#### Action item
Please filter the data down to the lines that include the word "hrdata" and copy them.

#### Data in this exercise

### src/verilog/fir_pkg.sv
`default_nettype none

package fir_pkg;

    // filter geometry
    localparam int NUM_TAPS = 4;
    localparam int DATA_W = 16;
    // coefficient of 32768 is unity gain
    localparam int FRAC_BITS = 15;

    // byte addresses of the register table
    localparam logic [3:0] ADDR_STATUS = 4'd0;
    localparam logic [3:0] ADDR_ERROR = 4'd1;
    // result low byte here, high byte one above
    localparam logic [3:0] ADDR_RESULT = 4'd2;
    localparam logic [3:0] ADDR_SAMPLE = 4'd4;
    // F0 through F3 as halfwords from here up to 13
    localparam logic [3:0] ADDR_COEF0 = 4'd6;
    localparam logic [3:0] ADDR_NEW_COEF = 4'd14;

    // only idle counts as no transfer
    localparam logic [1:0] HTRANS_IDLE = 2'd0;

    // filter controller
    typedef enum logic [1:0] {
        FIR_IDLE,
        FIR_SHIFT,
        FIR_MAC,
        FIR_DONE
    } fir_state_t;

    // coefficient loader
    typedef enum logic [1:0] {
        LDR_IDLE,
        LDR_LOAD,
        LDR_WAIT
    } ldr_state_t;

endpackage

`default_nettype wire
### src/verilog/ahb_lite_fir_filter.sv
`default_nettype none

module ahb_lite_fir_filter import fir_pkg::*; (
    input  logic                clk,
    input  logic                n_rst,
    input  logic                hsel,
    input  logic [3:0]          haddr,
    input  logic                hsize,
    input  logic [1:0]          htrans,
    input  logic                hwrite,
    input  logic [DATA_W-1:0]   hwdata,
    output logic [DATA_W-1:0]   hrdata,
    output logic                hresp
);

    // slave to filter
    logic [DATA_W-1:0] sample_data;
    logic data_ready;
    logic [DATA_W-1:0] fir_coefficient;
    // slave to loader
    logic new_coefficient_set;
    // loader to slave and filter
    logic [1:0] coefficient_num;
    logic load_coeff;
    logic coeff_busy;
    // filter back to the status bytes
    logic modwait;
    logic [DATA_W-1:0] fir_out;
    logic err;

    ahb_lite_slave i_slave (
        .clk                 (clk),
        .n_rst               (n_rst),
        .hsel                (hsel),
        .haddr               (haddr),
        .hsize               (hsize),
        .htrans              (htrans),
        .hwrite              (hwrite),
        .hwdata              (hwdata),
        .coefficient_num     (coefficient_num),
        .modwait             (modwait),
        .fir_out             (fir_out),
        .err                 (err),
        .hrdata              (hrdata),
        .hresp               (hresp),
        .sample_data         (sample_data),
        .data_ready          (data_ready),
        .new_coefficient_set (new_coefficient_set),
        .fir_coefficient     (fir_coefficient)
    );

    coefficient_loader i_loader (
        .clk                 (clk),
        .n_rst               (n_rst),
        .new_coefficient_set (new_coefficient_set),
        .coefficient_num     (coefficient_num),
        .load_coeff          (load_coeff),
        .coeff_busy          (coeff_busy)
    );

    fir_filter i_filter (
        .clk             (clk),
        .n_rst           (n_rst),
        .data_ready      (data_ready),
        .sample_data     (sample_data),
        .fir_coefficient (fir_coefficient),
        .coefficient_num (coefficient_num),
        .load_coeff      (load_coeff),
        .coeff_busy      (coeff_busy),
        .modwait         (modwait),
        .fir_out         (fir_out),
        .err             (err)
    );

endmodule

`default_nettype wire

### src/verilog/fir_filter.sv
`default_nettype none

module fir_filter import fir_pkg::*; (
    input  logic                clk,
    input  logic                n_rst,
    input  logic                data_ready,
    input  logic [DATA_W-1:0]   sample_data,
    input  logic [DATA_W-1:0]   fir_coefficient,
    input  logic [1:0]          coefficient_num,
    input  logic                load_coeff,
    input  logic                coeff_busy,
    output logic                modwait,
    output logic [DATA_W-1:0]   fir_out,
    output logic                err
);

    localparam int IDX_W = $clog2(NUM_TAPS);
    localparam int PROD_W = 2 * DATA_W;
    // room for the sum of NUM_TAPS full products
    localparam int ACC_W = PROD_W + IDX_W;
    localparam logic [IDX_W-1:0] LAST_IDX = IDX_W'(NUM_TAPS - 1);

    logic [DATA_W-1:0] coef [NUM_TAPS];
    // tap 0 holds the newest sample
    logic [DATA_W-1:0] taps [NUM_TAPS];

    fir_state_t state;
    fir_state_t next_state;
    logic [IDX_W-1:0] mac_idx;
    logic [ACC_W-1:0] acc;
    logic [PROD_W-1:0] product;
    logic overflow;

    // coefficient registers
    always_ff @(posedge clk, negedge n_rst) begin
        if (!n_rst) begin
            for (int i = 0; i < NUM_TAPS; i++) begin
                coef[i] <= '0;
            end
        end else if (load_coeff) begin
            coef[coefficient_num] <= fir_coefficient;
        end
    end

    // controller
    always_ff @(posedge clk, negedge n_rst) begin
        if (!n_rst) begin
            state <= FIR_IDLE;
        end else begin
            state <= next_state;
        end
    end

    always_comb begin
        next_state = state;
        case (state)
            // hold off while the loader is rewriting coefficients
            FIR_IDLE: if (data_ready && !coeff_busy) next_state = FIR_SHIFT;
            FIR_SHIFT: next_state = FIR_MAC;
            FIR_MAC: if (mac_idx == LAST_IDX) next_state = FIR_DONE;
            FIR_DONE: next_state = FIR_IDLE;
            default: next_state = FIR_IDLE;
        endcase
    end

    assign modwait = (state == FIR_SHIFT) || (state == FIR_MAC);

    // one product per MAC cycle
    assign product = coef[mac_idx] * taps[mac_idx];
    // anything above the 16 result bits after the shift
    assign overflow = |acc[ACC_W-1:FRAC_BITS+DATA_W];

    // delay line and accumulator
    always_ff @(posedge clk, negedge n_rst) begin
        if (!n_rst) begin
            for (int i = 0; i < NUM_TAPS; i++) begin
                taps[i] <= '0;
            end
            mac_idx <= '0;
            acc <= '0;
            fir_out <= '0;
            err <= 1'b0;
        end else begin
            case (state)
                FIR_SHIFT: begin
                    taps[0] <= sample_data;
                    for (int i = 1; i < NUM_TAPS; i++) begin
                        taps[i] <= taps[i-1];
                    end
                    acc <= '0;
                    mac_idx <= '0;
                end
                FIR_MAC: begin
                    acc <= acc + ACC_W'(product);
                    mac_idx <= mac_idx + 1'b1;
                end
                FIR_DONE: begin
                    // drop the fraction bits
                    fir_out <= acc[FRAC_BITS +: DATA_W];
                    // sticky until the next clean result
                    err <= overflow;
                end
                default: ;
            endcase
        end
    end

endmodule

`default_nettype wire

### src/verilog/coefficient_loader.sv
`default_nettype none

module coefficient_loader import fir_pkg::*; (
    input  logic        clk,
    input  logic        n_rst,
    input  logic        new_coefficient_set,
    output logic [1:0]  coefficient_num,
    output logic        load_coeff,
    output logic        coeff_busy
);

    localparam logic [1:0] LAST_IDX = 2'(NUM_TAPS - 1);

    ldr_state_t state;
    ldr_state_t next_state;
    logic [1:0] next_num;

    always_ff @(posedge clk, negedge n_rst) begin
        if (!n_rst) begin
            state <= LDR_IDLE;
            coefficient_num <= '0;
        end else begin
            state <= next_state;
            coefficient_num <= next_num;
        end
    end

    always_comb begin
        next_state = state;
        next_num = coefficient_num;
        case (state)
            LDR_IDLE: begin
                next_num = '0;
                if (new_coefficient_set) begin
                    next_state = LDR_LOAD;
                end
            end
            LDR_LOAD: begin
                // index wraps back to 0 after the last tap
                next_num = coefficient_num + 2'd1;
                if (coefficient_num == LAST_IDX) begin
                    next_state = LDR_WAIT;
                end
            end
            // flag drops while we sit here
            // so one request loads only once
            LDR_WAIT: next_state = LDR_IDLE;
            default: next_state = LDR_IDLE;
        endcase
    end

    // one load strobe per index
    assign load_coeff = (state == LDR_LOAD);
    assign coeff_busy = (state != LDR_IDLE);

endmodule

`default_nettype wire

### src/verilog/ahb_lite_slave.sv
`default_nettype none

module ahb_lite_slave import fir_pkg::*; (
    input  logic                clk,
    input  logic                n_rst,
    input  logic                hsel,
    input  logic [3:0]          haddr,
    input  logic                hsize,
    input  logic [1:0]          htrans,
    input  logic                hwrite,
    input  logic [DATA_W-1:0]   hwdata,
    input  logic [1:0]          coefficient_num,
    input  logic                modwait,
    input  logic [DATA_W-1:0]   fir_out,
    input  logic                err,
    output logic [DATA_W-1:0]   hrdata,
    output logic                hresp,
    output logic [DATA_W-1:0]   sample_data,
    output logic                data_ready,
    output logic                new_coefficient_set,
    output logic [DATA_W-1:0]   fir_coefficient
);

    // 16 byte register table
    logic [15:0][7:0] reg_table;
    logic [15:0][7:0] next_table;
    logic next_data_ready;

    // address phase, held for the data phase
    logic ap_valid;
    logic ap_err;
    logic ap_write;
    logic ap_size;
    logic [3:0] ap_addr;
    logic [3:0] ap_base;

    logic bus_active;
    logic [3:0] coef_base;

    // selected and not idle
    assign bus_active = hsel && (htrans != HTRANS_IDLE);

    // error in the address phase
    // status and result bytes are read only
    // byte 15 only exists as the upper half of the flag halfword
    assign hresp = bus_active &&
                   ((hwrite && (haddr < ADDR_SAMPLE)) ||
                    (!hsize && (haddr == (ADDR_NEW_COEF + 4'd1))));

    // halfword base is the even address
    assign ap_base = {ap_addr[3:1], 1'b0};

    // plain views of the table
    assign sample_data = {reg_table[ADDR_SAMPLE + 4'd1], reg_table[ADDR_SAMPLE]};
    assign new_coefficient_set = reg_table[ADDR_NEW_COEF][0];

    // coefficient k lives at 6 + 2k
    assign coef_base = ADDR_COEF0 + {1'b0, coefficient_num, 1'b0};
    assign fir_coefficient = {reg_table[coef_base + 4'd1], reg_table[coef_base]};

    always_ff @(posedge clk, negedge n_rst) begin
        if (!n_rst) begin
            reg_table <= '0;
            data_ready <= 1'b0;
            ap_valid <= 1'b0;
            ap_err <= 1'b0;
            ap_write <= 1'b0;
            ap_size <= 1'b0;
            ap_addr <= '0;
        end else begin
            reg_table <= next_table;
            data_ready <= next_data_ready;
            ap_valid <= bus_active;
            ap_err <= hresp;
            ap_write <= hwrite;
            ap_size <= hsize;
            ap_addr <= haddr;
        end
    end

    always_comb begin
        next_table = reg_table;
        next_data_ready = data_ready;
        hrdata = '0;

        // status bytes follow the filter every cycle
        next_table[ADDR_STATUS] = {7'b0, modwait | new_coefficient_set};
        next_table[ADDR_ERROR] = {7'b0, err};
        next_table[ADDR_RESULT] = fir_out[7:0];
        next_table[ADDR_RESULT + 4'd1] = fir_out[15:8];

        // data phase
        // errored transfers leave the table alone
        if (ap_valid && !ap_err) begin
            if (ap_write) begin
                if (ap_size) begin
                    next_table[ap_base] = hwdata[7:0];
                    next_table[ap_base + 4'd1] = hwdata[15:8];
                end else if (ap_addr[0]) begin
                    // odd byte rides the upper lane
                    next_table[ap_addr] = hwdata[15:8];
                end else begin
                    next_table[ap_addr] = hwdata[7:0];
                end
                // any write to the sample halfword starts the filter
                if (ap_base == ADDR_SAMPLE) begin
                    next_data_ready = 1'b1;
                end
            end else begin
                if (ap_size) begin
                    hrdata = {reg_table[ap_base + 4'd1], reg_table[ap_base]};
                end else if (ap_addr[0]) begin
                    hrdata[15:8] = reg_table[ap_addr];
                end else begin
                    hrdata[7:0] = reg_table[ap_addr];
                end
            end
        end

        // last index presented so the reload request is done
        // wins over a host write in the same cycle
        if (coefficient_num == 2'(NUM_TAPS - 1)) begin
            next_table[ADDR_NEW_COEF] = '0;
        end

        // filter has taken the sample
        if (modwait) begin
            next_data_ready = 1'b0;
        end
    end

endmodule

`default_nettype wire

#### Result below
    output logic [DATA_W-1:0]   hrdata,
        .hrdata              (hrdata),
    output logic [DATA_W-1:0]   hrdata,
        hrdata = '0;
                    hrdata = {reg_table[ap_base + 4'd1], reg_table[ap_base]};
                    hrdata[15:8] = reg_table[ap_addr];
                    hrdata[7:0] = reg_table[ap_addr];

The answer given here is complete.